The moon – proper motion and apparent motion.

If you have been following the moon this week you should have noticed some interesting things, firstly it has “grown” from a very small crescent to a now “half moon”. Hopefully you will have also noticed that at the same time each night the moon was “higher” and further to the west (to your left when looking towards the moon), you may also have spotted that the moon was not in the same position with regards to the background stars – earlier this week the moon was not too far from a very bright star low on the horizon (the bright star was, and still is, in fact Jupiter) and now it’s a long way from Jupiter and much higher in the sky.

So, what’s been happening?
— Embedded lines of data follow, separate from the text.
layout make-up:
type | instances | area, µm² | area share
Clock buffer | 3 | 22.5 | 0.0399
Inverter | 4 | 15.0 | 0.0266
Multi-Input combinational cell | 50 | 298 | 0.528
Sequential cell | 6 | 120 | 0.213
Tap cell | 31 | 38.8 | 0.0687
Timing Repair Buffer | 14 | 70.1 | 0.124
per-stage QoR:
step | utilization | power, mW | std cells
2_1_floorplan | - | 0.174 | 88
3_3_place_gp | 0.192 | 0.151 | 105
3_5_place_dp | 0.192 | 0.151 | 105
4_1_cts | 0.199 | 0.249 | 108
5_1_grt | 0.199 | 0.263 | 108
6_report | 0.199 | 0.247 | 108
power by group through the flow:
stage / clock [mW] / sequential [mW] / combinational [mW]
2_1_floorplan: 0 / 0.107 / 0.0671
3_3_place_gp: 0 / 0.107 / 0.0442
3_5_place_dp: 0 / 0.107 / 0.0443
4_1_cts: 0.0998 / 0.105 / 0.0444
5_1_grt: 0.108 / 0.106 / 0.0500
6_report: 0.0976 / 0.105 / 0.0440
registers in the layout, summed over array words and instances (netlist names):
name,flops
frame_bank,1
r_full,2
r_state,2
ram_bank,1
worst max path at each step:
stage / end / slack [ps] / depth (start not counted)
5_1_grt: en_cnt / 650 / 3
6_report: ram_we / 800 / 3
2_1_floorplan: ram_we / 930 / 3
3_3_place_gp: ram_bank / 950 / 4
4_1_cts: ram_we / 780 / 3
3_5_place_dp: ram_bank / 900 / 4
--- config.mk ---
export PLATFORM = sky130hd
export DESIGN_NAME = screen_sequencer
export DESIGN_NICKNAME = d
export VERILOG_FILES = /design/src/rtl/screen_sequencer.sv
export SDC_FILE = /design/constraint.sdc
export NUM_CORES = 1
export LEC_CHECK = 0
export BUFFER_PORTS_ARGS = -buffer_cell sky130_fd_sc_hd__buf_4
export CAP_MARGIN = 25
export CORE_UTILIZATION = 50
export DETAILED_ROUTE_END_ITERATION = 8
export PLACE_DENSITY = 0.86
export SLEW_MARGIN = 25
export SYNTH_ARGS = -nofsm -noshare
export SYNTH_HDL_FRONTEND = slang
export SYNTH_SLANG_ARGS = --single-unit
--- constraint.sdc ---
create_clock -name vga_clk -period 4.6 [get_ports vga_clk]
set_clock_uncertainty 0.2 [all_clocks]
set_input_delay 0.69 -clock vga_clk [delete_from_list [all_inputs] [get_ports vga_clk]]
set_output_delay 0.69 -clock vga_clk [all_outputs]
set_load 0.005 [all_outputs]
==> src/rtl/id_ex_reg.sv <==
// ID/EX pipeline register with load-use bubble insertion.
// Optional ID_EX_BUBBLE_CNT_EN adds a load-use bubble counter.
module id_ex_reg
  import core_pkg::*;
#(
  parameter int XLEN   = core_pkg::XLEN,
  parameter int REG_AW = core_pkg::REG_AW
) (
  input  logic              clk,
  input  logic              reset_n,
  input  logic              stall,
  input  logic              flush,
  input  logic              id_valid,
  input  logic [XLEN-1:0]   id_pc,
  input  logic [XLEN-1:0]   id_rs1_data,
  input  logic [XLEN-1:0]   id_rs2_data,
  input  logic [XLEN-1:0]   id_imm,
  input  logic [REG_AW-1:0] id_rs1,
  input  logic [REG_AW-1:0] id_rs2,
  input  logic [REG_AW-1:0] id_rd,
  input  logic              id_funct7_bit_6,
  input  logic [2:0]        id_funct3,
  input  logic [1:0]        id_ALUOp,
  input  logic              id_ALUSrc,
  input  logic              id_MemRead,
  input  logic              id_MemWrite,
  input  logic              id_RegWrite,
  input  logic              id_MemtoReg,
  input  logic              id_Branch,
  output logic              ex_valid,
  output logic [XLEN-1:0]   ex_pc,
  output logic [XLEN-1:0]   ex_rs1_data,
  output logic [XLEN-1:0]   ex_rs2_data,
  output logic [XLEN-1:0]   ex_imm,
  output logic [REG_AW-1:0] ex_rs1,
  output logic [REG_AW-1:0] ex_rs2,
  output logic [REG_AW-1:0] ex_rd,
  output logic              ex_funct7_bit_6,
  output logic [2:0]        ex_funct3,
  output logic [1:0]        ex_ALUOp,
  output logic              ex_ALUSrc,
  output logic              ex_MemRead,
  output logic              ex_MemWrite,
  output logic              ex_RegWrite,
  output logic              ex_MemtoReg,
  output logic              ex_Branch,
  output logic              load_use_stall
`ifdef ID_EX_BUBBLE_CNT_EN
  ,
  output logic [31:0]       bubble_count
`endif
);

  ctrl_t id_ctrl;

  logic              valid_q, valid_d;
  logic [XLEN-1:0]   pc_q, pc_d;
  logic [XLEN-1:0]   rs1_data_q, rs1_data_d;
  logic [XLEN-1:0]   rs2_data_q, rs2_data_d;
  logic [XLEN-1:0]   imm_q, imm_d;
  logic [REG_AW-1:0] rs1_q, rs1_d;
  logic [REG_AW-1:0] rs2_q, rs2_d;
  logic [REG_AW-1:0] rd_q, rd_d;
  logic              f7_q, f7_d;
  logic [2:0]        f3_q, f3_d;
  ctrl_t             ctrl_q, ctrl_d;

  logic bubble;

  load_use_detect #(
    .REG_AW(REG_AW)
  ) u_lud (
    .ex_valid      (valid_q),
    .ex_mem_read   (ctrl_q.MemRead),
    .ex_rd         (rd_q),
    .id_valid      (id_valid),
    .id_rs1        (id_rs1),
    .id_rs2        (id_rs2),
    .stall         (stall),
    .flush         (flush),
    .load_use_stall(load_use_stall)
  );

  always_comb begin
    id_ctrl          = CTRL_NOP;
    id_ctrl.ALUSrc   = id_ALUSrc;
    id_ctrl.MemRead  = id_MemRead;
    id_ctrl.MemWrite = id_MemWrite;
    id_ctrl.RegWrite = id_RegWrite;
    id_ctrl.MemtoReg = id_MemtoReg;
    id_ctrl.Branch   = id_Branch;
    id_ctrl.ALUOp    = id_ALUOp;
  end

  // load_use_stall is already masked by stall/flush
  assign bubble = flush | load_use_stall;

  always_comb begin
    valid_d    = valid_q;
    pc_d       = pc_q;
    rs1_data_d = rs1_data_q;
    rs2_data_d = rs2_data_q;
    imm_d      = imm_q;
    rs1_d      = rs1_q;
    rs2_d      = rs2_q;
    rd_d       = rd_q;
    f7_d       = f7_q;
    f3_d       = f3_q;
    ctrl_d     = ctrl_q;
    if (bubble) begin
      valid_d    = 1'b0;
      pc_d       = '0;
      rs1_data_d = '0;
      rs2_data_d = '0;
      imm_d      = '0;
      rs1_d      = '0;
      rs2_d      = '0;
      rd_d       = '0;
      f7_d       = 1'b0;
      f3_d       = '0;
      ctrl_d     = CTRL_NOP;
    end else if (!stall) begin
      valid_d    = id_valid;
      pc_d       = id_pc;
      rs1_data_d = id_rs1_data;
      rs2_data_d = id_rs2_data;
      imm_d      = id_imm;
      rs1_d      = id_rs1;
      rs2_d      = id_rs2;
      rd_d       = id_rd;
      f7_d       = id_funct7_bit_6;
      f3_d       = id_funct3;
      ctrl_d     = gate_ctrl(id_ctrl, id_valid);
    end
  end

  always_ff @(posedge clk or negedge reset_n) begin
    if (!reset_n) begin
      valid_q    <= 1'b0;
      pc_q       <= '0;
      rs1_data_q <= '0;
      rs2_data_q <= '0;
      imm_q      <= '0;
      rs1_q      <= '0;
      rs2_q      <= '0;
      rd_q       <= '0;
      f7_q       <= 1'b0;
      f3_q       <= '0;
      ctrl_q     <= CTRL_NOP;
    end else begin
      valid_q    <= valid_d;
      pc_q       <= pc_d;
      rs1_data_q <= rs1_data_d;
      rs2_data_q <= rs2_data_d;
      imm_q      <= imm_d;
      rs1_q      <= rs1_d;
      rs2_q      <= rs2_d;
      rd_q       <= rd_d;
      f7_q       <= f7_d;
      f3_q       <= f3_d;
      ctrl_q     <= ctrl_d;
    end
  end

`ifdef ID_EX_BUBBLE_CNT_EN
  logic [31:0] cnt_q, cnt_d;

  always_comb begin
    cnt_d = cnt_q;
    if (load_use_stall) cnt_d = cnt_q + 32'd1;
  end

  always_ff @(posedge clk or negedge reset_n) begin
    if (!reset_n) cnt_q <= '0;
    else          cnt_q <= cnt_d;
  end

  assign bubble_count = cnt_q;
`endif

  assign ex_valid        = valid_q;
  assign ex_pc           = pc_q;
  assign ex_rs1_data     = rs1_data_q;
  assign ex_rs2_data     = rs2_data_q;
  assign ex_imm          = imm_q;
  assign ex_rs1          = rs1_q;
  assign ex_rs2          = rs2_q;
  assign ex_rd           = rd_q;
  assign ex_funct7_bit_6 = f7_q;
  assign ex_funct3       = f3_q;
  assign ex_ALUOp        = ctrl_q.ALUOp;
  assign ex_ALUSrc       = ctrl_q.ALUSrc;
  assign ex_MemRead      = ctrl_q.MemRead;
  assign ex_MemWrite     = ctrl_q.MemWrite;
  assign ex_RegWrite     = ctrl_q.RegWrite;
  assign ex_MemtoReg     = ctrl_q.MemtoReg;
  assign ex_Branch       = ctrl_q.Branch;

endmodule
<file path="src/rtl/pwm_cfg_pkg.sv">
// Shared constants and types for the PWM configuration scheduler.
package pwm_cfg_pkg;

    localparam int unsigned DATA_W_DEFAULT = 8;
    localparam int unsigned ADDR_W_DEFAULT = 7;
    localparam int unsigned DIV_W_DEFAULT  = 4;

    // Register map; everything from 0x08 upward is unmapped.
    localparam logic [6:0] REG_EN_OUT_LO   = 7'h00;
    localparam logic [6:0] REG_EN_OUT_HI   = 7'h01;
    localparam logic [6:0] REG_EN_PWM_LO   = 7'h02;
    localparam logic [6:0] REG_EN_PWM_HI   = 7'h03;
    localparam logic [6:0] REG_DUTY        = 7'h04;
    localparam logic [6:0] REG_RAMP_TARGET = 7'h05;
    localparam logic [6:0] REG_RAMP_STEP   = 7'h06;
    localparam logic [6:0] REG_RAMP_CTRL   = 7'h07;
    localparam logic [6:0] REG_FIRST_UNMAP = 7'h08;

    typedef enum logic [1:0] {
        StIdle,
        StPending,
        StCommit
    } cfg_state_e;

endpackage

</file>
<file path="src/rtl/pwm_ramp_stepper.sv">
// Duty-ramp engine: counts period_start pulses and, every (div + 1)-th pulse,
// proposes a duty value one step closer to the target, clamped at the target.
module pwm_ramp_stepper
    import pwm_cfg_pkg::*;
#(
    parameter int unsigned DATA_W = DATA_W_DEFAULT,
    parameter int unsigned DIV_W  = DIV_W_DEFAULT
) (
    input  logic              clk,
    input  logic              rst_n,
    input  logic              period_start_i,
    input  logic              enable_i,
    input  logic [DATA_W-1:0] cur_duty_i,
    input  logic [DATA_W-1:0] target_i,
    input  logic [DATA_W-1:0] step_i,
    input  logic [DIV_W-1:0]  div_i,
    output logic              step_valid_o,
    output logic [DATA_W-1:0] next_duty_o,
    output logic              done_o
);

    logic [DIV_W-1:0]  div_cnt_q, div_cnt_d;
    logic [DATA_W-1:0] step_eff;
    logic [DATA_W:0]   sum, diff;
    logic              pulse;

    // Direction compare, saturating step and divider next-state.
    always_comb begin
        step_eff     = (step_i == '0) ? DATA_W'(1) : step_i;
        sum          = {1'b0, cur_duty_i} + {1'b0, step_eff};
        diff         = {1'b0, cur_duty_i} - {1'b0, step_eff};
        done_o       = enable_i && (cur_duty_i == target_i);
        pulse        = enable_i && period_start_i && !done_o;
        step_valid_o = pulse && (div_cnt_q == div_i);

        if (cur_duty_i < target_i) begin
            next_duty_o = (sum >= {1'b0, target_i}) ? target_i : sum[DATA_W-1:0];
        end else begin
            // diff[DATA_W] set means the subtraction went below zero.
            next_duty_o = (diff[DATA_W] || (diff[DATA_W-1:0] <= target_i)) ?
                          target_i : diff[DATA_W-1:0];
        end

        div_cnt_d = div_cnt_q;
        if (!enable_i) begin
            div_cnt_d = '0;
        end else if (pulse) begin
            div_cnt_d = (div_cnt_q == div_i) ? '0 : div_cnt_q + DIV_W'(1);
        end
    end

    // Period divider state.
    always_ff @(posedge clk or negedge rst_n) begin
        if (!rst_n) begin
            div_cnt_q <= '0;
        end else begin
            div_cnt_q <= div_cnt_d;
        end
    end

endmodule

</file>
<file path="src/rtl/pwm_cfg_scheduler.sv">
// PWM configuration scheduler: decodes SPI writes into shadow registers,
// commits them to the active bank immediately or at period start, and
// arbitrates duty between SPI and the ramp engine.
module pwm_cfg_scheduler
    import pwm_cfg_pkg::*;
#(
    parameter int unsigned ADDR_W = ADDR_W_DEFAULT,
    parameter int unsigned DATA_W = DATA_W_DEFAULT,
    parameter int unsigned DIV_W  = DIV_W_DEFAULT
) (
    input  logic              clk,
    input  logic              rst_n,
    input  logic              wr_valid_i,
    input  logic [ADDR_W-1:0] wr_addr_i,
    input  logic [DATA_W-1:0] wr_data_i,
    input  logic              period_start_i,
    input  logic              sync_mode_i,
    output logic [DATA_W-1:0] en_reg_out_7_0_o,
    output logic [DATA_W-1:0] en_reg_out_15_8_o,
    output logic [DATA_W-1:0] en_reg_pwm_7_0_o,
    output logic [DATA_W-1:0] en_reg_pwm_15_8_o,
    output logic [DATA_W-1:0] pwm_duty_cycle_o,
    output logic              commit_pending_o,
    output logic              ramp_busy_o,
    output logic              wr_err_o
);

    logic [3:0][DATA_W-1:0] shadow_en_q, shadow_en_d, active_en_q, active_en_d;
    logic [DATA_W-1:0]      shadow_duty_q, shadow_duty_d, active_duty_q, active_duty_d;
    logic [DATA_W-1:0]      ramp_target_q, ramp_target_d, ramp_step_q, ramp_step_d;
    logic [DIV_W-1:0]       ramp_div_q, ramp_div_d;
    logic                   ramp_en_q, ramp_en_d;
    logic                   wr_err_q, wr_err_d;
    cfg_state_e             state_q, state_d;

    logic              mapped, shadow_wr, duty_wr, step_apply, commit_now;
    logic              step_valid, ramp_done;
    logic [DATA_W-1:0] ramp_next;

    pwm_ramp_stepper #(
        .DATA_W(DATA_W),
        .DIV_W (DIV_W)
    ) u_stepper (
        .clk           (clk),
        .rst_n         (rst_n),
        .period_start_i(period_start_i),
        .enable_i      (ramp_en_q),
        .cur_duty_i    (active_duty_q),
        .target_i      (ramp_target_q),
        .step_i        (ramp_step_q),
        .div_i         (ramp_div_q),
        .step_valid_o  (step_valid),
        .next_duty_o   (ramp_next),
        .done_o        (ramp_done)
    );

    // Decode, shadow/active banks, ramp registers, arbitration and FSM next-state.
    always_comb begin
        mapped     = wr_addr_i < ADDR_W'(REG_FIRST_UNMAP);
        shadow_wr  = wr_valid_i && (wr_addr_i <= ADDR_W'(REG_DUTY));
        duty_wr    = wr_valid_i && (wr_addr_i == ADDR_W'(REG_DUTY));
        // SPI duty writes win over a same-cycle ramp step.
        step_apply = step_valid && !duty_wr;
        commit_now = !sync_mode_i || ((state_q == StPending) && period_start_i);

        shadow_en_d = shadow_en_q;
        if (shadow_wr && !duty_wr) begin
            shadow_en_d[wr_addr_i[1:0]] = wr_data_i;
        end
        shadow_duty_d = duty_wr ? wr_data_i : (step_apply ? ramp_next : shadow_duty_q);

        // Using the _d shadow folds a same-cycle write into the commit.
        active_en_d   = commit_now ? shadow_en_d : active_en_q;
        active_duty_d = (commit_now || step_apply) ? shadow_duty_d : active_duty_q;

        ramp_target_d = ramp_target_q;
        ramp_step_d   = ramp_step_q;
        ramp_div_d    = ramp_div_q;
        ramp_en_d     = ramp_en_q && !ramp_done;
        if (wr_valid_i && (wr_addr_i == ADDR_W'(REG_RAMP_TARGET))) ramp_target_d = wr_data_i;
        if (wr_valid_i && (wr_addr_i == ADDR_W'(REG_RAMP_STEP)))   ramp_step_d   = wr_data_i;
        if (wr_valid_i && (wr_addr_i == ADDR_W'(REG_RAMP_CTRL))) begin
            ramp_en_d  = wr_data_i[0];
            ramp_div_d = wr_data_i[DIV_W:1];
        end
        if (duty_wr) ramp_en_d = 1'b0;

        wr_err_d = wr_valid_i && !mapped;

        state_d = state_q;
        if (!sync_mode_i) begin
            state_d = StIdle;
        end else if ((state_q == StPending) && period_start_i) begin
            state_d = StCommit;
        end else if (shadow_wr) begin
            state_d = StPending;
        end else if (state_q == StCommit) begin
            state_d = StIdle;
        end
    end

    // All configuration state, cleared asynchronously.
    always_ff @(posedge clk or negedge rst_n) begin
        if (!rst_n) begin
            shadow_en_q   <= '0;
            active_en_q   <= '0;
            shadow_duty_q <= '0;
            active_duty_q <= '0;
            ramp_target_q <= '0;
            ramp_step_q   <= '0;
            ramp_div_q    <= '0;
            ramp_en_q     <= 1'b0;
            wr_err_q      <= 1'b0;
            state_q       <= StIdle;
        end else begin
            shadow_en_q   <= shadow_en_d;
            active_en_q   <= active_en_d;
            shadow_duty_q <= shadow_duty_d;
            active_duty_q <= active_duty_d;
            ramp_target_q <= ramp_target_d;
            ramp_step_q   <= ramp_step_d;
            ramp_div_q    <= ramp_div_d;
            ramp_en_q     <= ramp_en_d;
            wr_err_q      <= wr_err_d;
            state_q       <= state_d;
        end
    end

    assign en_reg_out_7_0_o  = active_en_q[0];
    assign en_reg_out_15_8_o = active_en_q[1];
    assign en_reg_pwm_7_0_o  = active_en_q[2];
    assign en_reg_pwm_15_8_o = active_en_q[3];
    assign pwm_duty_cycle_o  = active_duty_q;
    assign commit_pending_o  = (state_q == StPending);
    assign ramp_busy_o       = ramp_en_q;
    assign wr_err_o          = wr_err_q;

endmodule

</file>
As you know, the moon orbits around the earth (i.e. it has “proper” motion), corresponding to a movement relative to the background stars by an amount roughly equal to its own diameter each hour; this movement is from west to east i.e. the moon starts (as a new moon) low in the western sky and moves slowly “upwards” and eastwards. At the same time, due to the fact that the earth is turning on it’s own axis from west to east, the stars and the moon (and of course the sun) appear to move from east to west. It’s a bit like someone “walking up the down escalator” assuming the person is walking upwards slower than the escalator is going down, he or she will eventually arrive at the bottom of the escalator.

If you would like to know more about the motion of the moon, take a look here: http://en.wikipedia.org/wiki/Orbit_of_the_Moon

If you have a pair of binoculars you can take a look at some of the moons “seas”, you should be able to see (1) Sea of Crisis, (2) Sea of Fertility, (3) Sea of Nectar, (4) Sea of Tranquillity, (5) Sea of Serenity and (6) Sea of Cold.